[What this task involves]:
Lines from the beginning of the data through the line containing "localparam int OPT_GUARD_BIT = 0;" are to be copied exactly, with no other line included.

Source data
= = = = =

==> src/verilog/rfs_unused_placeholder_removed.sv <==
// Intentionally empty design unit list
`timescale 1ns/1ps
`default_nettype none
`default_nettype wire

==> src/verilog/rfs_pkg.sv <==
// Package of constants and carrier types for the radio frame status bank
`default_nettype none
package rfs_pkg;
  // ----------------------------------------------------------------------
  // Register offsets on the serial port
  // ----------------------------------------------------------------------
  localparam logic [6:0] ADDR_CAL_STATE = 7'h32;
  localparam logic [6:0] ADDR_BUF_CHAN = 7'h33;
  localparam logic [6:0] ADDR_RX_THR = 7'h34;
  localparam logic [6:0] ADDR_OPTIONS = 7'h35;
  localparam logic [6:0] ADDR_CLEAR_CHANNEL_THRESHOLD = 7'h36;
  // ----------------------------------------------------------------------
  // Reset values and field positions
  // ----------------------------------------------------------------------
  localparam logic [6:0] RX_THR_RST = 7'h40;
  localparam logic [1:0] OPTIONS_RST = 2'h1;
  localparam logic [7:0] CLEAR_CHANNEL_THRESHOLD_RST = 8'he0;
  localparam int OPT_GUARD_BIT = 0;
  localparam int OPT_SLOTTED_BIT = 1;
  localparam int CMD_WRITE_BIT = 7;
  localparam logic [2:0] SPI_PINS_RST = 3'h5;
  // ----------------------------------------------------------------------
  // Timing
  // ----------------------------------------------------------------------
  localparam int CLK_PERIOD_NS = 25;
  localparam int SYMBOL_NS = 16000;
  localparam int TURN_SYMBOLS = 12;
  localparam int SYMBOL_CYCLES = SYMBOL_NS / CLK_PERIOD_NS;
  localparam int TURN_CYCLES = TURN_SYMBOLS * SYMBOL_CYCLES;
  // ----------------------------------------------------------------------
  // Clear-channel modes
  // ----------------------------------------------------------------------
  localparam logic [1:0] CCA_ALWAYS = 2'h0;
  localparam logic [1:0] CCA_BY_RSSI = 2'h1;
  localparam logic [1:0] CCA_NOT_RX = 2'h2;
  localparam logic [1:0] CCA_BOTH = 2'h3;
  // ----------------------------------------------------------------------
  // Carrier types
  // ----------------------------------------------------------------------
  typedef struct packed {
    logic cal_done;
    logic synth_cal_in_progress;
    logic [5:0] state;
  } rfs_stat0_t;
  typedef struct packed {
    logic rx_data;
    logic thr_flag;
    logic sfd;
    logic cca;
    logic latched_cca;
    logic lock;
    logic tx_active;
    logic rx_active;
  } rfs_stat1_t;
  typedef struct packed {
    logic synth_cal_in_progress;
    logic cal_done;
    logic [5:0] state;
    logic lock;
    logic tx_active;
    logic rx_active;
    logic receiving;
    logic [7:0] rssi;
    logic [1:0] clear_channel_mode;
    logic [2:0] clear_channel_hysteresis;
  } rfs_radio_t;
  typedef struct packed {
    logic [7:0] byte_count;
    logic [7:0] filtered_count;
    logic frames_present;
    logic overflow;
    logic byte_read;
  } rfs_rxbuf_t;
  typedef struct packed {
    logic sfd_seen;
    logic frame_done;
    logic sample_strobe;
    logic tx_if_clear_strobe;
    logic ack_req_end;
    logic rx_end;
    logic backoff_boundary;
  } rfs_events_t;
endpackage : rfs_pkg
`default_nettype wire

==> src/verilog/rfs_status_bank.sv <==
// Status and option register bank of the frame-control machine
`timescale 1ns/1ps
`default_nettype none
// Notes on behaviour
// - Calibration status bit 6 is high while synthesizer calibration runs.
// - Bit 7 pulses one cycle when calibration may be switched off.
// - Bits 5:0 show the frame machine state, read only.
// - Receive data bit high when buffer holds data, low during overflow.
// - Threshold flag sets when filtered bytes exceed the threshold.
// - Threshold flag also sets when a complete frame is buffered.
// - Flag clears when a read leaves fewer bytes than threshold, no frame.
// - Threshold flag held high during buffer overflow.
// - In transmit, start-of-frame bit high from delimiter sent to frame end.
// - In receive, start-of-frame bit high from delimiter received to frame end.
// - Bit 4 carries live clear-channel value, also driven to the pin.
// - Bit 3 latches clear-channel value on sample or transmit-if-clear strobe.
// - Bit 2 shows synthesizer lock.
// - Bit 1 shows transmit states, bit 0 receive states.
// - Seven-bit threshold field, reset 0x40, bit 7 reads zero.
// - With option bit 1 clear, acknowledge is sent twelve symbols after requesting frame.
// - Option bit 1 sends acknowledge at first backoff slot after twelve symbols.
// - Turnaround option applies a guard of twelve symbols less one cycle after reception ends.
// - Signed clear-channel threshold, reset 0xE0; clear when signal is below.
// - Mode selects always, strength with hysteresis, not receiving, or both.
module rfs_status_bank #(
  parameter int ACK_DELAY_CYCLES = rfs_pkg::TURN_CYCLES,
  parameter int GUARD_CYCLES = rfs_pkg::TURN_CYCLES
) (
  input wire logic i_sys_clk,
  input wire logic i_resetn,
  input wire logic i_spi_cs_n,
  input wire logic i_spi_sclk,
  input wire logic i_spi_mosi,
  input wire rfs_pkg::rfs_radio_t i_radio,
  input wire rfs_pkg::rfs_rxbuf_t i_rxbuf,
  input wire rfs_pkg::rfs_events_t i_events,
  output logic o_spi_miso,
  output logic o_cca,
  output logic o_ack_start,
  output logic o_rx_guard
);
  import rfs_pkg::*;

  // ----------------------------------------------------------------------
  // Serial port: three-stage sync, accepted once stages two and three agree
  // ----------------------------------------------------------------------
  logic [2:0] pin_s1_reg;
  logic [2:0] pin_s2_reg;
  logic [2:0] pin_s3_reg;
  logic [2:0] pin_reg;
  logic [2:0] pin_next;
  logic [3:0] bit_cnt_reg;
  logic [6:0] shift_reg;
  logic [7:0] cmd_reg;
  logic [7:0] tx_sh_reg;
  wire cs_n = pin_reg[2];
  wire sclk_rise = pin_next[1] & ~pin_reg[1];
  wire sclk_fall = ~pin_next[1] & pin_reg[1];
  wire mosi = pin_next[0];
  wire cmd_done = sclk_rise & ~cs_n & (bit_cnt_reg == 4'h7);
  wire data_done = sclk_rise & ~cs_n & (bit_cnt_reg == 4'hf);
  wire [7:0] rx_byte = {shift_reg, mosi};
  wire wr_en = data_done & cmd_reg[CMD_WRITE_BIT];

  // Bits change only where the last two stages agree, so a metastable first
  // stage never reaches the decoder
  wire [2:0] pin_agree = pin_s2_reg ~^ pin_s3_reg;
  assign pin_next = (pin_s3_reg & pin_agree) | (pin_reg & ~pin_agree);

  always_ff @(posedge i_sys_clk or negedge i_resetn) begin
    if (!i_resetn) begin
      pin_s1_reg <= SPI_PINS_RST;
      pin_s2_reg <= SPI_PINS_RST;
      pin_s3_reg <= SPI_PINS_RST;
      pin_reg <= SPI_PINS_RST;
    end else begin
      pin_s1_reg <= {i_spi_cs_n, i_spi_sclk, i_spi_mosi};
      pin_s2_reg <= pin_s1_reg;
      pin_s3_reg <= pin_s2_reg;
      pin_reg <= pin_next;
    end
  end

  // Frame: command byte {write, offset[6:0]}, then one data byte, MSB first
  always_ff @(posedge i_sys_clk or negedge i_resetn) begin
    if (!i_resetn) begin
      bit_cnt_reg <= 4'h0;
      shift_reg <= 7'h00;
      cmd_reg <= 8'h00;
    end else if (cs_n) begin
      bit_cnt_reg <= 4'h0;
    end else if (sclk_rise) begin
      bit_cnt_reg <= bit_cnt_reg + 4'h1;
      shift_reg <= rx_byte[6:0];
      if (cmd_done) begin
        cmd_reg <= rx_byte;
      end
    end
  end

  // ----------------------------------------------------------------------
  // Writable registers
  // ----------------------------------------------------------------------
  logic [6:0] rx_thr_reg;
  logic [1:0] options_reg;
  logic [7:0] clear_channel_threshold_reg;

  // Reserved bits are dropped on write so they always read back zero
  always_ff @(posedge i_sys_clk or negedge i_resetn) begin
    if (!i_resetn) begin
      rx_thr_reg <= RX_THR_RST;
      options_reg <= OPTIONS_RST;
      clear_channel_threshold_reg <= CLEAR_CHANNEL_THRESHOLD_RST;
    end else if (wr_en) begin
      if (cmd_reg[6:0] == ADDR_RX_THR) rx_thr_reg <= rx_byte[6:0];
      if (cmd_reg[6:0] == ADDR_OPTIONS) options_reg <= rx_byte[1:0];
      if (cmd_reg[6:0] == ADDR_CLEAR_CHANNEL_THRESHOLD) clear_channel_threshold_reg <= rx_byte;
    end
  end

  // ----------------------------------------------------------------------
  // Clear-channel assessment
  // ----------------------------------------------------------------------
  logic rssi_clear_reg;
  logic cca_reg;
  logic latched_reg;
  wire signed [8:0] rssi_s = {i_radio.rssi[7], i_radio.rssi};
  wire signed [8:0] thr_s = {clear_channel_threshold_reg[7], clear_channel_threshold_reg};
  wire signed [8:0] low_s = thr_s - $signed({6'h00, i_radio.clear_channel_hysteresis});
  wire rssi_below = rssi_s < low_s;
  wire rssi_above = rssi_s >= thr_s;
  wire rssi_clear_next = rssi_below | (rssi_clear_reg & ~rssi_above);
  wire not_rx = ~i_radio.receiving;
  logic cca_next;

  // Mode decode; the signal-strength term keeps its hysteresis memory
  always_comb begin
    unique case (i_radio.clear_channel_mode)
      CCA_ALWAYS: cca_next = 1'b1;
      CCA_BY_RSSI: cca_next = rssi_clear_next;
      CCA_NOT_RX: cca_next = not_rx;
      CCA_BOTH: cca_next = rssi_clear_next & not_rx;
    endcase
  end

  wire strobe = i_events.sample_strobe | i_events.tx_if_clear_strobe;

  // Latched copy samples the live value visible at the strobe
  always_ff @(posedge i_sys_clk or negedge i_resetn) begin
    if (!i_resetn) begin
      rssi_clear_reg <= 1'b0;
      cca_reg <= 1'b0;
      latched_reg <= 1'b0;
    end else begin
      rssi_clear_reg <= rssi_clear_next;
      cca_reg <= cca_next;
      latched_reg <= strobe ? cca_reg : latched_reg;
    end
  end

  // ----------------------------------------------------------------------
  // Receive buffer flags and start-of-frame bit
  // ----------------------------------------------------------------------
  logic thr_flag_reg;
  logic sfd_reg;
  wire thr_over = i_rxbuf.filtered_count > {1'b0, rx_thr_reg};
  wire thr_under = i_rxbuf.byte_count < {1'b0, rx_thr_reg};
  wire thr_clear = i_rxbuf.byte_read & thr_under & ~i_rxbuf.frames_present;
  // Any set term wins over a clear in the same cycle
  wire thr_set = thr_over | i_rxbuf.frames_present | i_rxbuf.overflow;
  wire thr_flag_next = thr_set | (thr_flag_reg & ~thr_clear);
  wire sfd_next = i_events.sfd_seen | (sfd_reg & ~i_events.frame_done);

  always_ff @(posedge i_sys_clk or negedge i_resetn) begin
    if (!i_resetn) begin
      thr_flag_reg <= 1'b0;
      sfd_reg <= 1'b0;
    end else begin
      thr_flag_reg <= thr_flag_next;
      sfd_reg <= sfd_next;
    end
  end

  // ----------------------------------------------------------------------
  // Status words, one cycle behind the radio inputs
  // ----------------------------------------------------------------------
  rfs_stat0_t stat0_reg;
  rfs_stat1_t stat1;
  logic rx_data_reg;
  logic lock_reg;
  logic tx_act_reg;
  logic rx_act_reg;

  always_ff @(posedge i_sys_clk or negedge i_resetn) begin
    if (!i_resetn) begin
      stat0_reg <= '0;
      rx_data_reg <= 1'b0;
      lock_reg <= 1'b0;
      tx_act_reg <= 1'b0;
      rx_act_reg <= 1'b0;
    end else begin
      stat0_reg <= {i_radio.cal_done, i_radio.synth_cal_in_progress, i_radio.state};
      rx_data_reg <= (i_rxbuf.byte_count != 8'h00) & ~i_rxbuf.overflow;
      lock_reg <= i_radio.lock;
      tx_act_reg <= i_radio.tx_active;
      rx_act_reg <= i_radio.rx_active;
    end
  end

  assign stat1 = {rx_data_reg, thr_flag_reg, sfd_reg, cca_reg, latched_reg,
                  lock_reg, tx_act_reg, rx_act_reg};

  // Read mux; unmapped offsets read zero
  wire [6:0] rd_addr = rx_byte[6:0];
  wire [7:0] rd_data = (rd_addr == ADDR_CAL_STATE) ? stat0_reg :
                       (rd_addr == ADDR_BUF_CHAN) ? stat1 :
                       (rd_addr == ADDR_RX_THR) ? {1'b0, rx_thr_reg} :
                       (rd_addr == ADDR_OPTIONS) ? {6'h00, options_reg} :
                       (rd_addr == ADDR_CLEAR_CHANNEL_THRESHOLD) ? clear_channel_threshold_reg : 8'h00;

  // Read data is snapshotted at the command byte; MISO moves on falling edges
  always_ff @(posedge i_sys_clk or negedge i_resetn) begin
    if (!i_resetn) begin
      tx_sh_reg <= 8'h00;
      o_spi_miso <= 1'b0;
    end else if (cmd_done) begin
      tx_sh_reg <= rd_data;
    end else if (sclk_fall & ~cs_n & bit_cnt_reg[3]) begin
      o_spi_miso <= tx_sh_reg[7];
      tx_sh_reg <= {tx_sh_reg[6:0], 1'b0};
    end
  end

  // ----------------------------------------------------------------------
  // Acknowledge timing and receive turnaround guard
  // ----------------------------------------------------------------------
  typedef enum logic [1:0] {ACK_IDLE, ACK_WAIT, ACK_SLOT} rfs_ack_st_t;
  localparam logic [12:0] ACK_LOAD = 13'(ACK_DELAY_CYCLES - 1);
  localparam logic [12:0] GUARD_LOAD = 13'(GUARD_CYCLES);
  rfs_ack_st_t ack_st_reg;
  rfs_ack_st_t ack_st_next;
  logic [12:0] ack_cnt_reg;
  logic [12:0] guard_cnt_reg;
  logic ack_fire;
  wire slotted = options_reg[OPT_SLOTTED_BIT];

  // Slotted mode waits for a boundary strictly after the delay has run out
  always_comb begin
    ack_st_next = ack_st_reg;
    ack_fire = 1'b0;
    unique case (ack_st_reg)
      ACK_IDLE: if (i_events.ack_req_end) ack_st_next = ACK_WAIT;
      ACK_WAIT: if (ack_cnt_reg == 13'h0000) begin
        if (slotted) begin
          ack_st_next = ACK_SLOT;
        end else begin
          ack_st_next = ACK_IDLE;
          ack_fire = 1'b1;
        end
      end
      ACK_SLOT: if (i_events.backoff_boundary) begin
        ack_st_next = ACK_IDLE;
        ack_fire = 1'b1;
      end
    endcase
  end

  always_ff @(posedge i_sys_clk or negedge i_resetn) begin
    if (!i_resetn) begin
      ack_st_reg <= ACK_IDLE;
      ack_cnt_reg <= 13'h0000;
      o_ack_start <= 1'b0;
    end else begin
      ack_st_reg <= ack_st_next;
      ack_cnt_reg <= (ack_st_reg == ACK_IDLE) ? ACK_LOAD :
                     (ack_cnt_reg == 13'h0000) ? ack_cnt_reg : ack_cnt_reg - 13'h0001;
      o_ack_start <= ack_fire;
    end
  end

  // Guard only armed when the option is set at the end of reception
  always_ff @(posedge i_sys_clk or negedge i_resetn) begin
    if (!i_resetn) begin
      guard_cnt_reg <= 13'h0000;
      o_rx_guard <= 1'b0;
    end else begin
      if (i_events.rx_end & options_reg[OPT_GUARD_BIT]) begin
        guard_cnt_reg <= GUARD_LOAD;
      end else if (guard_cnt_reg != 13'h0000) begin
        guard_cnt_reg <= guard_cnt_reg - 13'h0001;
      end
      o_rx_guard <= (guard_cnt_reg > 13'h0001);
    end
  end

  // Pin copy of the live assessment
  always_ff @(posedge i_sys_clk or negedge i_resetn) begin
    if (!i_resetn) begin
      o_cca <= 1'b0;
    end else begin
      o_cca <= cca_next;
    end
  end
endmodule : rfs_status_bank
`default_nettype wire

==> config.mk <==
export PLATFORM = sky130hd
export DESIGN_NAME = rfs_status_bank
export DESIGN_NICKNAME = d
export VERILOG_FILES = /design/src/verilog/rfs_unused_placeholder_removed.sv /design/src/verilog/rfs_pkg.sv /design/src/verilog/rfs_status_bank.sv
export SDC_FILE = /design/constraint.sdc
export NUM_CORES = 1
export LEC_CHECK = 0
export BUFFER_PORTS_ARGS = -buffer_cell sky130_fd_sc_hd__buf_2
export CELL_PAD_IN_SITES_DETAIL_PLACEMENT = 1
export CELL_PAD_IN_SITES_GLOBAL_PLACEMENT = 2
export CORE_UTILIZATION = 34
export DETAILED_ROUTE_END_ITERATION = 8
export PLACE_DENSITY_LB_ADDON = 0.1
export SETUP_SLACK_MARGIN = 0.15
export SLEW_MARGIN = 30
export SYNTH_ARGS = -nofsm -noshare
export SYNTH_HDL_FRONTEND = slang
export SYNTH_SLANG_ARGS = --single-unit
==> constraint.sdc <==
create_clock -name i_sys_clk -period 2.7 [get_ports i_sys_clk]
set_clock_uncertainty 0.05 [all_clocks]
set_input_delay 0.135 -clock i_sys_clk [delete_from_list [all_inputs] [get_ports i_sys_clk]]
set_output_delay 0.135 -clock i_sys_clk [all_outputs]
set_load 0.005 [all_outputs]
======== Yosys cells after proc, flatten, opt, wreduce, memory -nomap -nowiden ========
Index checks and enable logic that the tools add are counted.
word-level totals
  memories ................................ 0
  ROM bits ................................ 0
  bits in latches ......................... 0
  word-level logic and storage cells ...... 132
  bits in registers ....................... 104
  bits in writable memories ............... 0
cells by class
  bitwise logic cells ..................... 37
  eq/ne operators ......................... 19
  order comparisons ....................... 5
  reduce and logical (&&, ||, !) cells .... 15
  divide/modulo/power cells ............... 0
  $add $sub $neg .......................... 4
  shifts and indexed selects .............. 0
  multiplexer cells ....................... 23
  $mul .................................... 0
operators by type and width
  kind                     count
  $eq A7 B6 Y1 const B     8
  $mux W8                  7
  $mux W13                 4
  $sub A13 B1 Y13 const B  2
  $and A1 B1 Y1            16
  $gt A13 B1 Y1 const B    1
  $logic_not A13 Y1        1
  $reduce_bool A13 Y1      1
  $not A1 Y1               10
  $reduce_and A2 Y1        5
  $lt A8 B9 Y1             1
  $sub A8 B4 Y9            1
  $ge A8 B8 Y1             1
  $gt A8 B7 Y1             1
  $lt A8 B7 Y1             1
  $mux W2                  4
  $mux W4                  2
  $reduce_bool A8 Y1       1
  $and A3 B3 Y3            2
  $eq A2 B2 Y1 const B     3
  $ne A2 B2 Y1 const B     3
  $or A1 B1 Y1             6
  $pmux W2 S3              1
  $reduce_and A3 Y1        2
  13 further kinds         19

======== Logic depth before layout (Yosys ltp) ========
  depth after elaboration ................. 11
  depth in mapped cells ................... 13

======== Worst setup path before layout ========
Ideal clock, no wire load.
  path kind ............................... register to register
  start point ............................. register clear_channel_threshold_reg[0]
  end point ............................... register o_cca
  cell stages (with the launch flop) ...... 12
  required time ........................... 2.564 ns
  data arrival time ....................... 2.583 ns
  buffers on the path ..................... 0
  setup time .............................. 0.086 ns
  slack ................................... -0.019 ns
  cells stage by stage .................... dfrtp_1 > inv_1 > ha_1 > fa_1 > o21ai_0 > nor3_1 > xnor2_1 > ha_1 > a21o_1 > a2111oi_0 > o21ai_0 > a32oi_1
between the ends
  longest elaborated chain between the ends .. 6
  elaborated cells between the ends (all ways) .. 8
ends and longest elaborated chain
  what                                                   RTL line                text
  from (decl)                                            rfs_status_bank.sv:106  logic [7:0] clear_channel_threshold_reg;
  from (signal assigned)                                 rfs_status_bank.sv:117  if (cmd_reg[6:0] == ADDR_CLEAR_CHANNEL_THRESHOLD) clear_channel_threshold_reg <= rx_byte;
  branches (longest 3 deep; another with $sub A8 B4 Y9)  -
  $or A1 B1 Y1 *                                         rfs_status_bank.sv:132  wire rssi_clear_next = rssi_below | (rssi_clear_reg & ~rssi_above);
  $and A1 B1 Y1                                          rfs_status_bank.sv:142  CCA_BOTH: cca_next = rssi_clear_next & not_rx;
  $pmux W1 S4 *                                          rfs_status_bank.sv:138  unique case (i_radio.clear_channel_mode)
  named net cca_next                                     rfs_status_bank.sv:134  logic cca_next;
  to (signal assigned)                                   rfs_status_bank.sv:301  o_cca <= cca_next;
  to (decl)                                              rfs_status_bank.sv:38   output logic o_cca,
Mark *: on every way through the listed nets, which the timed path passes.
A chain may end at the register's enable or synchronous reset.

======== Worst setup path after layout ========
Ends and elaborated chain as after synthesis.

= = = = =

[Answer space]:
==> src/verilog/rfs_unused_placeholder_removed.sv <==
// Intentionally empty design unit list
`timescale 1ns/1ps
`default_nettype none
`default_nettype wire

==> src/verilog/rfs_pkg.sv <==
// Package of constants and carrier types for the radio frame status bank
`default_nettype none
package rfs_pkg;
  // ----------------------------------------------------------------------
  // Register offsets on the serial port
  // ----------------------------------------------------------------------
  localparam logic [6:0] ADDR_CAL_STATE = 7'h32;
  localparam logic [6:0] ADDR_BUF_CHAN = 7'h33;
  localparam logic [6:0] ADDR_RX_THR = 7'h34;
  localparam logic [6:0] ADDR_OPTIONS = 7'h35;
  localparam logic [6:0] ADDR_CLEAR_CHANNEL_THRESHOLD = 7'h36;
  // ----------------------------------------------------------------------
  // Reset values and field positions
  // ----------------------------------------------------------------------
  localparam logic [6:0] RX_THR_RST = 7'h40;
  localparam logic [1:0] OPTIONS_RST = 2'h1;
  localparam logic [7:0] CLEAR_CHANNEL_THRESHOLD_RST = 8'he0;
  localparam int OPT_GUARD_BIT = 0;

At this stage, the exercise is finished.